I also noticed that often you can tell people things but those won't really register in their minds. Like "if you give me chocolate icecream, I will start cying", and person then responds "oh, that is totally ok if you cry, I will cuddle you then and kiss all better, but I will never give you chocolate one anyway, I give always vanilla or something else, no worries!". What really happens: the person gives the bloody chocolate icecream one day, there is crying and then this person is totally outraged over "why the fuck you cry?? stop it!!! I'm trying to be nice!!". And even if you remind them about the conversation where you told what would happen, they either claim it didn't happen or "i didn't realise you really meant this". Like...urgh... what else can person do than explain their weird quirks? But it doesn't always seem to be enough. If the behaviour model you have is not norm to them, it can be extremely difficult for them to understand it's how you truly act before they see it in action.

Thou, I have to now say that when I have dated person with no issues, there has not been these ridiculous things at all. Just normal reactions to ones crying ( such as comforting ), and that things can be talked prehand or after in nice way. Immaturity or issues, traumas etc create those difficult behaviours especially when things clash. And with immaturity I just mean that someone has not experienced something, so they genuinly think that they would act perfectly and don't now their own limits before they hit them. It's not something evil, just something that requires time/experience. Relationships get easier when people truly know themseves as then they aso know what they like, don't like and what they really can do in long term.

 

Posted

I try to avoid saying I am clingy because it now means anxious (and in some cases it means rude/bratty/selfish).
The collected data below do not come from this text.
### src/rtl/opseq_pkg.sv
package opseq_pkg;

  typedef enum logic [2:0] {
    M_REG    = 3'd0,
    M_DEF    = 3'd1,
    M_INC    = 3'd2,
    M_INCDEF = 3'd3,
    M_DEC    = 3'd4,
    M_DECDEF = 3'd5,
    M_IDX    = 3'd6,
    M_IDXDEF = 3'd7
  } amode_e;

  typedef enum logic [2:0] {
    ST_IDLE,
    ST_BASE,
    ST_IDX,
    ST_IDXW,
    ST_ADD,
    ST_INDW
  } seq_st_e;

endpackage

### src/rtl/opseq_step.sv
module opseq_step #(
  parameter int DW     = 16,
  parameter int RW     = 3,
  parameter int SP_IDX = 6,
  parameter int PC_IDX = 7
) (
  input  opseq_pkg::amode_e mode,
  input  logic [RW-1:0]     rnum,
  input  logic              byte_op,
  output logic [DW-1:0]     step
);
  import opseq_pkg::*;

  localparam logic [RW-1:0] SP_R = RW'(SP_IDX);
  localparam logic [RW-1:0] PC_R = RW'(PC_IDX);

  logic full_step;

  always_comb begin
    full_step = !byte_op || (rnum == SP_R) || (rnum == PC_R) ||
                (mode == M_INCDEF) || (mode == M_DECDEF);
    step      = full_step ? DW'(2) : DW'(1);
  end

endmodule

### src/rtl/opseq_rdport.sv
module opseq_rdport #(
  parameter int DW = 16
) (
  input  logic          clk,
  input  logic          rst,
  input  logic          issue,
  input  logic [DW-1:0] issue_addr,
  input  logic          mem_ready,
  output logic          mem_req,
  output logic [DW-1:0] mem_addr,
  output logic          got
);

  assign got = mem_req && mem_ready;

  always_ff @(posedge clk) begin
    if (rst) begin
      mem_req  <= 1'b0;
      mem_addr <= '0;
    end else if (issue) begin
      mem_req  <= 1'b1;
      mem_addr <= issue_addr;
    end else if (got) begin
      mem_req  <= 1'b0;
    end
  end

endmodule

### src/rtl/opspec_addr_seq.sv
module opspec_addr_seq #(
  parameter int DW     = 16,
  parameter int RW     = 3,
  parameter int SP_IDX = 6,
  parameter int PC_IDX = 7
) (
  input  logic          clk,
  input  logic          rst,
  input  logic          start,
  input  logic [2:0]    spec_mode,
  input  logic [RW-1:0] spec_reg,
  input  logic          byte_op,
  output logic [RW-1:0] rf_sel,
  input  logic [DW-1:0] rf_rdata,
  output logic          rf_we,
  output logic [RW-1:0] rf_waddr,
  output logic [DW-1:0] rf_wdata,
  output logic          mem_req,
  output logic [DW-1:0] mem_addr,
  input  logic          mem_ready,
  input  logic [DW-1:0] mem_rdata,
  output logic          done,
  output logic          is_reg,
  output logic [DW-1:0] ea
);
  import opseq_pkg::*;

  localparam logic [RW-1:0] PC_R    = RW'(PC_IDX);
  localparam logic [DW-1:0] PC_STEP = DW'(2);

  seq_st_e       state;
  amode_e        mode_q;
  logic [RW-1:0] reg_q;
  logic          byte_q;
  logic [DW-1:0] idx_q;
  logic [DW-1:0] step;
  logic          issue;
  logic [DW-1:0] issue_addr;
  logic          got;

  opseq_step #(.DW(DW), .RW(RW), .SP_IDX(SP_IDX), .PC_IDX(PC_IDX)) u_step (
    .mode    (mode_q),
    .rnum    (reg_q),
    .byte_op (byte_q),
    .step    (step)
  );

  opseq_rdport #(.DW(DW)) u_rd (
    .clk        (clk),
    .rst        (rst),
    .issue      (issue),
    .issue_addr (issue_addr),
    .mem_ready  (mem_ready),
    .mem_req    (mem_req),
    .mem_addr   (mem_addr),
    .got        (got)
  );

  // Memory read launch: pointer fetch, index fetch, or second-level fetch.
  always_comb begin
    issue      = 1'b0;
    issue_addr = rf_rdata;
    case (state)
      ST_BASE: begin
        if (mode_q == M_INCDEF) begin
          issue      = 1'b1;
          issue_addr = rf_rdata;
        end else if (mode_q == M_DECDEF) begin
          issue      = 1'b1;
          issue_addr = rf_rdata - step;
        end
      end
      ST_IDX: begin
        issue      = 1'b1;
        issue_addr = rf_rdata;
      end
      ST_ADD: begin
        if (mode_q == M_IDXDEF) begin
          issue      = 1'b1;
          issue_addr = rf_rdata + idx_q;
        end
      end
      default: ;
    endcase
  end

  always_ff @(posedge clk) begin
    if (rst) begin
      state    <= ST_IDLE;
      mode_q   <= M_REG;
      reg_q    <= '0;
      byte_q   <= 1'b0;
      idx_q    <= '0;
      rf_sel   <= '0;
      rf_we    <= 1'b0;
      rf_waddr <= '0;
      rf_wdata <= '0;
      done     <= 1'b0;
      is_reg   <= 1'b0;
      ea       <= '0;
    end else begin
      done  <= 1'b0;
      rf_we <= 1'b0;
      case (state)
        ST_IDLE: begin
          if (start) begin
            mode_q <= amode_e'(spec_mode);
            reg_q  <= spec_reg;
            byte_q <= byte_op;
            if (spec_mode >= 3'd6) begin
              rf_sel <= PC_R;
              state  <= ST_IDX;
            end else begin
              rf_sel <= spec_reg;
              state  <= ST_BASE;
            end
          end
        end
        ST_BASE: begin
          state <= ST_IDLE;
          case (mode_q)
            M_REG: begin
              done   <= 1'b1;
              is_reg <= 1'b1;
              ea     <= '0;
            end
            M_DEF: begin
              done   <= 1'b1;
              is_reg <= 1'b0;
              ea     <= rf_rdata;
            end
            M_INC: begin
              done     <= 1'b1;
              is_reg   <= 1'b0;
              ea       <= rf_rdata;
              rf_we    <= 1'b1;
              rf_waddr <= reg_q;
              rf_wdata <= rf_rdata + step;
            end
            M_INCDEF: begin
              rf_we    <= 1'b1;
              rf_waddr <= reg_q;
              rf_wdata <= rf_rdata + step;
              state    <= ST_INDW;
            end
            M_DEC: begin
              done     <= 1'b1;
              is_reg   <= 1'b0;
              ea       <= rf_rdata - step;
              rf_we    <= 1'b1;
              rf_waddr <= reg_q;
              rf_wdata <= rf_rdata - step;
            end
            M_DECDEF: begin
              rf_we    <= 1'b1;
              rf_waddr <= reg_q;
              rf_wdata <= rf_rdata - step;
              state    <= ST_INDW;
            end
            default: ;
          endcase
        end
        ST_IDX: begin
          rf_we    <= 1'b1;
          rf_waddr <= PC_R;
          rf_wdata <= rf_rdata + PC_STEP;
          rf_sel   <= reg_q;
          state    <= ST_IDXW;
        end
        ST_IDXW: begin
          if (got) begin
            idx_q <= mem_rdata;
            state <= ST_ADD;
          end
        end
        ST_ADD: begin
          if (mode_q == M_IDX) begin
            done   <= 1'b1;
            is_reg <= 1'b0;
            ea     <= rf_rdata + idx_q;
            state  <= ST_IDLE;
          end else begin
            state <= ST_INDW;
          end
        end
        ST_INDW: begin
          if (got) begin
            done   <= 1'b1;
            is_reg <= 1'b0;
            ea     <= mem_rdata;
            state  <= ST_IDLE;
          end
        end
        default: state <= ST_IDLE;
      endcase
    end
  end

endmodule
**src/rtl/radio_port_pkg.sv**
```systemverilog
package radio_port_pkg;

    localparam int ADDR_W   = 5;
    localparam int MB_BYTES = 5;
    localparam int MB_REGS  = 3;
    localparam int WID_W    = 6;

    localparam logic [ADDR_W-1:0] A_CONFIG  = 5'h00;
    localparam logic [ADDR_W-1:0] A_STATUS  = 5'h07;
    localparam logic [ADDR_W-1:0] A_ADDR_P0 = 5'h0A;
    localparam logic [ADDR_W-1:0] A_ADDR_P1 = 5'h0B;
    localparam logic [ADDR_W-1:0] A_ADDR_TX = 5'h10;
    localparam logic [ADDR_W-1:0] A_WID_LO  = 5'h11;
    localparam logic [ADDR_W-1:0] A_WID_HI  = 5'h16;
    localparam logic [ADDR_W-1:0] A_QSTAT   = 5'h17;

    localparam logic [7:0] CFG_RESET = 8'h08;

    typedef enum logic [2:0] {
        OP_RD_REG,
        OP_WR_REG,
        OP_RD_RX,
        OP_WR_TX,
        OP_FLUSH_TX,
        OP_FLUSH_RX,
        OP_NOP
    } op_e;

    typedef struct packed {
        op_e               op;
        logic [ADDR_W-1:0] addr;
    } cmd_t;

    typedef struct packed {
        logic rx_dr;
        logic tx_ds;
        logic max_rt;
    } flags_t;

    function automatic cmd_t decode_cmd(input logic [7:0] b);
        cmd_t c;
        c.addr = b[ADDR_W-1:0];
        if (b[7:5] == 3'b000)      c.op = OP_RD_REG;
        else if (b[7:5] == 3'b001) c.op = OP_WR_REG;
        else if (b == 8'h61)       c.op = OP_RD_RX;
        else if (b == 8'hA0)       c.op = OP_WR_TX;
        else if (b == 8'hE1)       c.op = OP_FLUSH_TX;
        else if (b == 8'hE2)       c.op = OP_FLUSH_RX;
        else                       c.op = OP_NOP;
        return c;
    endfunction

    // Index of a five-byte register, or MB_REGS when the address is single-byte.
    function automatic int mb_index(input logic [ADDR_W-1:0] a);
        if (a == A_ADDR_P0) return 0;
        if (a == A_ADDR_P1) return 1;
        if (a == A_ADDR_TX) return 2;
        return MB_REGS;
    endfunction

    function automatic logic [7:0] mb_reset(input int sel);
        return (sel == 1) ? 8'hC2 : 8'hE7;
    endfunction

    function automatic logic [7:0] write_mask(input logic [ADDR_W-1:0] a);
        if (a == A_CONFIG) return 8'h7F;
        if (a >= A_WID_LO && a <= A_WID_HI) return 8'h3F;
        return 8'hFF;
    endfunction

endpackage

```
**src/rtl/spi_port_frontend.sv**
```systemverilog
module spi_port_frontend #(
    parameter int SYNC_STAGES = 2
) (
    input  logic       clk,
    input  logic       rst,
    input  logic       csn,
    input  logic       sck,
    input  logic       mosi,
    input  logic [7:0] first_byte,
    input  logic [7:0] next_byte,
    output logic       miso,
    output logic       frame_start,
    output logic       byte_done,
    output logic [7:0] rx_byte
);
    // Each stage holds {csn, sck, mosi}.
    logic [2:0] sync_q [SYNC_STAGES];
    logic       csn_s, sck_s, mosi_s;
    logic       csn_d, sck_d;
    logic       sck_rise, sck_fall;
    logic [2:0] bit_cnt;
    logic [7:0] rx_sh, tx_sh;

    always_ff @(posedge clk) begin
        if (rst) begin
            for (int i = 0; i < SYNC_STAGES; i++) sync_q[i] <= 3'b100;
        end else begin
            sync_q[0] <= {csn, sck, mosi};
            for (int i = 1; i < SYNC_STAGES; i++) sync_q[i] <= sync_q[i-1];
        end
    end

    assign {csn_s, sck_s, mosi_s} = sync_q[SYNC_STAGES-1];
    assign frame_start = csn_d & ~csn_s;
    assign sck_rise    = ~csn_s & ~sck_d & sck_s;
    assign sck_fall    = ~csn_s & sck_d & ~sck_s;
    assign miso        = tx_sh[7];

    always_ff @(posedge clk) begin
        if (rst) begin
            csn_d     <= 1'b1;
            sck_d     <= 1'b0;
            bit_cnt   <= '0;
            rx_sh     <= '0;
            tx_sh     <= '0;
            rx_byte   <= '0;
            byte_done <= 1'b0;
        end else begin
            csn_d     <= csn_s;
            sck_d     <= sck_s;
            byte_done <= 1'b0;
            if (frame_start) begin
                bit_cnt <= '0;
                tx_sh   <= first_byte;
            end else if (sck_rise) begin
                rx_sh   <= {rx_sh[6:0], mosi_s};
                bit_cnt <= bit_cnt + 3'd1;
                if (bit_cnt == 3'd7) begin
                    byte_done <= 1'b1;
                    rx_byte   <= {rx_sh[6:0], mosi_s};
                end
            end else if (sck_fall) begin
                if (bit_cnt == 3'd0) tx_sh <= next_byte;
                else                 tx_sh <= {tx_sh[6:0], 1'b0};
            end
        end
    end

    // the output bit moves only at a frame start or a falling serial clock
    p_miso_hold_r1: assert property (@(posedge clk) disable iff (rst)
        (!frame_start && !sck_fall) |=> $stable(miso));

endmodule

```
**src/rtl/byte_fifo.sv**
```systemverilog
module byte_fifo #(
    parameter int DEPTH = 8,
    parameter int W     = 8
) (
    input  logic         clk,
    input  logic         rst,
    input  logic         flush,
    input  logic         wr_en,
    input  logic [W-1:0] wr_data,
    input  logic         rd_en,
    output logic [W-1:0] rd_data,
    output logic         full,
    output logic         empty
);
    localparam int PW = (DEPTH > 1) ? $clog2(DEPTH) : 1;
    localparam int CW = $clog2(DEPTH + 1);

    logic [W-1:0]  mem [DEPTH];
    logic [PW-1:0] wp, rp;
    logic [CW-1:0] cnt;

    function automatic logic [PW-1:0] bump(input logic [PW-1:0] p);
        return (p == PW'(DEPTH - 1)) ? '0 : p + PW'(1);
    endfunction

    always_ff @(posedge clk) begin
        if (wr_en) mem[wp] <= wr_data;
    end

    always_ff @(posedge clk) begin
        if (rst || flush) begin
            wp  <= '0;
            rp  <= '0;
            cnt <= '0;
        end else begin
            if (wr_en) wp <= bump(wp);
            if (rd_en) rp <= bump(rp);
            cnt <= cnt + CW'(wr_en) - CW'(rd_en);
        end
    end

    assign rd_data = mem[rp];
    assign full    = (cnt == CW'(DEPTH));
    assign empty   = (cnt == '0);

    p_no_overflow_r8: assert property (@(posedge clk) disable iff (rst)
        wr_en |-> !full);
    p_no_underflow_r9: assert property (@(posedge clk) disable iff (rst)
        rd_en |-> !empty);
    p_flush_empties_r10: assert property (@(posedge clk) disable iff (rst)
        flush |=> empty);
    p_count_bound_r12: assert property (@(posedge clk) disable iff (rst)
        cnt <= CW'(DEPTH));

endmodule

```
**src/rtl/radio_cmd_core.sv**
```systemverilog
module radio_cmd_core
    import radio_port_pkg::*;
(
    input  logic       clk,
    input  logic       rst,
    input  logic       frame_start,
    input  logic       byte_done,
    input  logic [7:0] rx_byte,
    input  logic       ev_rx_dr,
    input  logic       ev_tx_ds,
    input  logic       ev_max_rt,
    input  logic       tx_full,
    input  logic       tx_empty,
    input  logic       rx_full,
    input  logic       rx_empty,
    input  logic [7:0] rx_head,
    output logic [7:0] status_byte,
    output logic [7:0] next_byte,
    output logic       tx_push,
    output logic [7:0] tx_push_data,
    output logic       tx_flush,
    output logic       rx_pop,
    output logic       rx_flush,
    output logic       irq_n
);
    localparam int NREG = 1 << ADDR_W;

    logic [7:0]       bank [NREG];
    logic [7:0]       mb   [MB_REGS][MB_BYTES];
    flags_t           flags;
    flags_t           clr;
    cmd_t             cmd_q, dec;
    logic             have_cmd;
    logic [WID_W-1:0] idx;
    logic [WID_W-1:0] width;
    logic             at_cmd, at_data, wr_reg;
    op_e              cur_op;
    logic [ADDR_W-1:0] rd_addr;
    logic [WID_W:0]   rd_k;
    logic [7:0]       rd_val, qstat;
    logic [WID_W:0]   next_slot;

    assign dec       = decode_cmd(rx_byte);
    assign width     = bank[A_WID_LO][WID_W-1:0];
    assign at_cmd    = byte_done & ~have_cmd;
    assign at_data   = byte_done & have_cmd;
    assign cur_op    = at_cmd ? dec.op : cmd_q.op;
    assign wr_reg    = at_data && (cmd_q.op == OP_WR_REG);
    assign next_slot = {1'b0, idx} + (WID_W+1)'(1);

    assign status_byte = {1'b0, flags.rx_dr, flags.tx_ds, flags.max_rt,
                          {3{rx_empty}}, tx_full};
    assign qstat = {2'b00, tx_full, tx_empty, 2'b00, rx_full, rx_empty};

    // Read data for the byte that follows the one just completed.
    always_comb begin
        rd_addr = at_cmd ? dec.addr : cmd_q.addr;
        rd_k    = at_cmd ? '0 : next_slot;
        rd_val  = 8'h00;
        if (rd_addr == A_STATUS) begin
            if (rd_k == '0) rd_val = status_byte;
        end else if (rd_addr == A_QSTAT) begin
            if (rd_k == '0) rd_val = qstat;
        end else if (mb_index(rd_addr) < MB_REGS) begin
            if (rd_k < (WID_W+1)'(MB_BYTES))
                rd_val = mb[mb_index(rd_addr)][rd_k[2:0]];
        end else if (rd_k == '0) begin
            rd_val = bank[rd_addr];
        end
    end

    always_comb begin
        rx_pop = 1'b0;
        if (at_cmd && dec.op == OP_RD_RX)
            rx_pop = (width != '0) && !rx_empty;
        else if (at_data && cmd_q.op == OP_RD_RX)
            rx_pop = (next_slot < {1'b0, width}) && !rx_empty;
    end

    assign tx_push      = at_data && (cmd_q.op == OP_WR_TX) && (idx < width) && !tx_full;
    assign tx_push_data = rx_byte;
    assign tx_flush     = at_cmd && (dec.op == OP_FLUSH_TX);
    assign rx_flush     = at_cmd && (dec.op == OP_FLUSH_RX);

    always_comb begin
        clr = '0;
        if (wr_reg && cmd_q.addr == A_STATUS && idx == '0) clr = rx_byte[6:4];
    end

    assign irq_n = ~((flags.rx_dr  & ~bank[A_CONFIG][6]) |
                     (flags.tx_ds  & ~bank[A_CONFIG][5]) |
                     (flags.max_rt & ~bank[A_CONFIG][4]));

    // Frame tracking and reply selection.
    always_ff @(posedge clk) begin
        if (rst) begin
            have_cmd  <= 1'b0;
            cmd_q     <= '{op: OP_NOP, addr: '0};
            idx       <= '0;
            next_byte <= '0;
        end else if (frame_start) begin
            have_cmd <= 1'b0;
            idx      <= '0;
        end else if (byte_done) begin
            if (!have_cmd) begin
                have_cmd <= 1'b1;
                cmd_q    <= dec;
            end else if (idx != '1) begin
                idx <= idx + WID_W'(1);
            end
            case (cur_op)
                OP_RD_REG: next_byte <= rd_val;
                OP_RD_RX:  next_byte <= rx_pop ? rx_head : 8'h00;
                default:   next_byte <= 8'h00;
            endcase
        end
    end

    // Register storage.
    always_ff @(posedge clk) begin
        if (rst) begin
            for (int a = 0; a < NREG; a++) bank[a] <= 8'h00;
            bank[A_CONFIG] <= CFG_RESET;
            for (int s = 0; s < MB_REGS; s++)
                for (int b = 0; b < MB_BYTES; b++) mb[s][b] <= mb_reset(s);
        end else if (wr_reg && cmd_q.addr != A_STATUS && cmd_q.addr != A_QSTAT) begin
            if (mb_index(cmd_q.addr) < MB_REGS) begin
                if (idx < WID_W'(MB_BYTES))
                    mb[mb_index(cmd_q.addr)][idx[2:0]] <= rx_byte;
            end else if (idx == '0) begin
                bank[cmd_q.addr] <= rx_byte & write_mask(cmd_q.addr);
            end
        end
    end

    // Sticky flags: an event in the same cycle wins over a clear.
    always_ff @(posedge clk) begin
        if (rst) flags <= '0;
        else     flags <= (flags & ~clr) | {ev_rx_dr, ev_tx_ds, ev_max_rt};
    end

    p_w1c_rx_r6: assert property (@(posedge clk) disable iff (rst)
        $fell(flags.rx_dr) |-> $past(wr_reg && cmd_q.addr == A_STATUS && idx == '0 && rx_byte[6]));
    p_w1c_max_r6: assert property (@(posedge clk) disable iff (rst)
        $fell(flags.max_rt) |-> $past(wr_reg && cmd_q.addr == A_STATUS && idx == '0 && rx_byte[4]));
    p_irq_masked_r7: assert property (@(posedge clk) disable iff (rst)
        (bank[A_CONFIG][6] && bank[A_CONFIG][5] && bank[A_CONFIG][4]) |-> irq_n);
    p_cfg_top_bit_r3: assert property (@(posedge clk) disable iff (rst)
        !bank[A_CONFIG][7]);

endmodule

```
**src/rtl/radio_ctrl_port.sv**
```systemverilog
module radio_ctrl_port #(
    parameter int FIFO_DEPTH  = 8,
    parameter int SYNC_STAGES = 2
) (
    input  logic       clk,
    input  logic       rst,
    input  logic       csn,
    input  logic       sck,
    input  logic       mosi,
    output logic       miso,
    output logic       irq_n,
    input  logic       rx_wr_valid,
    input  logic [7:0] rx_wr_data,
    output logic       rx_wr_ready,
    output logic       tx_rd_valid,
    output logic [7:0] tx_rd_data,
    input  logic       tx_rd_take,
    input  logic       ev_rx_dr,
    input  logic       ev_tx_ds,
    input  logic       ev_max_rt
);
    logic       frame_start, byte_done;
    logic [7:0] rx_byte, status_byte, next_byte;
    logic       tx_push, tx_flush, rx_pop, rx_flush;
    logic [7:0] tx_push_data, rx_head;
    logic       tx_full, tx_empty, rx_full, rx_empty;

    spi_port_frontend #(.SYNC_STAGES(SYNC_STAGES)) u_front (
        .clk(clk), .rst(rst), .csn(csn), .sck(sck), .mosi(mosi),
        .first_byte(status_byte), .next_byte(next_byte), .miso(miso),
        .frame_start(frame_start), .byte_done(byte_done), .rx_byte(rx_byte)
    );

    radio_cmd_core u_core (
        .clk(clk), .rst(rst), .frame_start(frame_start), .byte_done(byte_done),
        .rx_byte(rx_byte), .ev_rx_dr(ev_rx_dr), .ev_tx_ds(ev_tx_ds),
        .ev_max_rt(ev_max_rt), .tx_full(tx_full), .tx_empty(tx_empty),
        .rx_full(rx_full), .rx_empty(rx_empty), .rx_head(rx_head),
        .status_byte(status_byte), .next_byte(next_byte), .tx_push(tx_push),
        .tx_push_data(tx_push_data), .tx_flush(tx_flush), .rx_pop(rx_pop),
        .rx_flush(rx_flush), .irq_n(irq_n)
    );

    byte_fifo #(.DEPTH(FIFO_DEPTH), .W(8)) u_txq (
        .clk(clk), .rst(rst), .flush(tx_flush), .wr_en(tx_push),
        .wr_data(tx_push_data), .rd_en(tx_rd_take & ~tx_empty),
        .rd_data(tx_rd_data), .full(tx_full), .empty(tx_empty)
    );

    byte_fifo #(.DEPTH(FIFO_DEPTH), .W(8)) u_rxq (
        .clk(clk), .rst(rst), .flush(rx_flush), .wr_en(rx_wr_valid & ~rx_full),
        .wr_data(rx_wr_data), .rd_en(rx_pop),
        .rd_data(rx_head), .full(rx_full), .empty(rx_empty)
    );

    assign rx_wr_ready = ~rx_full;
    assign tx_rd_valid = ~tx_empty;

endmodule

```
Clingy used to be a great way to describe myself as I am super affectionate and love to cuddle and hold hands, but I don't spam with texts or appreciate being spammed.

I also avoid saying I am curvy because that means fuller than an hourglass and it does not describe me anymore but that was an easy way to describe my body years ago... my body has not changed, the word has.

English is not my native language but even if it was, language evolves. So it's important to keep that in mind especially if you are doing gap relationship where things can get mixed up. It's not your responsibility to change your words or meanings, but you should be open to meet halfway and be understanding and flexible. But then again that is just part of healthy communication in a relationship.

Personally I don't like clingy daddies, most will not admit they are but a lot of them are. I love affectionate daddies so I take it with a grain of salt if they were to admit it, at the first sign or them being selfish, rude or anxious then I know their version of clingy is not a good match for me.

  • Like 2
Guest Richard Rockah
Posted
12 hours ago, Nymph said:

I try to avoid saying I am clingy because it now means anxious (and in some cases it means rude/bratty/selfish). Clingy used to be a great way to describe myself as I am super affectionate and love to cuddle and hold hands, but I don't spam with texts or appreciate being spammed.

I also avoid saying I am curvy because that means fuller than an hourglass and it does not describe me anymore but that was an easy way to describe my body years ago... my body has not changed, the word has.

Personally I don't like clingy daddies, most will not admit they are but a lot of them are. I love affectionate daddies so I take it with a grain of salt if they were to admit it, at the first sign or them being selfish, rude or anxious then I know their version of clingy is not a good match for me.

Excellent. Such a good way to put everything. You are quite intelligent and very insightful.